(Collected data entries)

Source: an optimization exercise on an open RTL-to-GDS flow (aim: small area, a short achievable clock period and few clock cycles per item). Production flows keep margins and buffers that such runs may drop. In this exercise RTL edits were held to simulation tests only and were not proved equivalent to the original.

==> flow/design.v (outline; a module is shown in full before it is edited, if it fits) <==
// module rs_encoder: 893 lines
// module rs_cw_check: 704 lines
// module dmc_line_decoder: 94 lines
module dmc_line_decoder (
    input  wire         clk,
    input  wire         rst,           
    input  wire         in_valid,
    output wire         in_ready,
    input  wire [639:0] in_line,       
    output reg          out_valid,
    output reg  [511:0] out_data,      
    output reg  [127:0] out_check,     
    output reg  [1:0]   out_class,     
    output reg  [4:0]   out_dev        
);
  // ...
==> flow/flow/run.sh <==
#!/bin/bash
# Layout flow: the standard flow's synthesis with an area-oriented ABC mapping script
# (flow/synth.tcl, flow/abc.script), then the standard layout with the port
# buffers made from buf_2 cells and timing repair asked to leave setup slack
# of SETUP_MARGIN ns at the design's clock period, so that it sizes and
# buffers the logic for a shorter achieved period. Each step logs on its own.
set -uo pipefail
SETUP_MARGIN=${SETUP_MARGIN:-24}
export FLOW_ABC_SCRIPT=$PWD/flow/abc.script
export FLOW_ABC_D_PS=${FLOW_ABC_D_PS:-6000}
bash standard.sh SYNTH_SCRIPT=$PWD/flow/synth.tcl synth > synth.log 2>&1 || exit 1
bash standard.sh "BUFFER_PORTS_ARGS=-buffer_cell sky130_fd_sc_hd__buf_2" \
    SETUP_SLACK_MARGIN=$SETUP_MARGIN SLEW_MARGIN=20 CAP_MARGIN=20 finish > layout.log 2>&1
==> flow/flow/abc.script <==
&get -n
&st
&dch
&nf -R 1000
&put
topo
stime -c
==> flow/flow/synth.tcl <==
# The standard flow's synthesis script (synth_recipe.tcl), with ABC's technology mapping
# run from abc.script beside this file, at a delay target of ABC_D_PS.
# Everything else, registers included, is as in the standard synthesis.
proc synth {args} { yosys synth -nofsm -noshare {*}$args }
proc abc {args} {
  set i [lsearch -exact $args -script]
  if { $i >= 0 } { lset args [expr {$i + 1}] $::env(FLOW_ABC_SCRIPT) }
  set j [lsearch -exact $args -D]
  if { $j >= 0 } { lset args [expr {$j + 1}] $::env(FLOW_ABC_D_PS) }
  yosys abc {*}$args
}
source $::env(SCRIPTS_DIR)/synth.tcl
# left out here: clear keep_hierarchy, flatten, clean up, hide names made inside functions, write 1_2_yosys.v
==> flow/standard.sh <==
#!/bin/bash
# synth_recipe.tcl (not shown) runs the flow's synth.tcl, then flattens the netlist and writes it again
# the make line also repeats each setting of config.mk as NAME=value (left out here)
make -C /OpenROAD-flow-scripts/flow DESIGN_CONFIG=/design/flow/config.mk WORK_HOME=/design/flow/orfs CLKGATE_MAP_FILE= SYNTH_SCRIPT=/design/flow/synth_recipe.tcl "${@:-finish}"
==> flow/config.mk <==
export PLATFORM = sky130hd
export DESIGN_NAME = dmc_line_decoder
export DESIGN_NICKNAME = dmc_line_decoder
export VERILOG_FILES = /design/flow/design.v
export SDC_FILE = /design/flow/constraint.sdc
export NUM_CORES = 4
export LEC_CHECK = 0
export CAP_MARGIN = 20
export CORE_MARGIN = 2
export CORE_UTILIZATION = 40
export SLEW_MARGIN = 20
==> flow/constraint.sdc <==
create_clock -name core_clock -period 32.0 [get_ports {clk}]
set_input_delay 6.4000 -clock core_clock [delete_from_list [all_inputs] [get_ports {clk}]]
set_output_delay 6.4000 -clock core_clock [all_outputs]
set_load 0.01 [all_outputs]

## What you need to do
Looking at the entries above, say how many lines contain the word "make". Nothing but the number is needed.

## Answer to this problem
2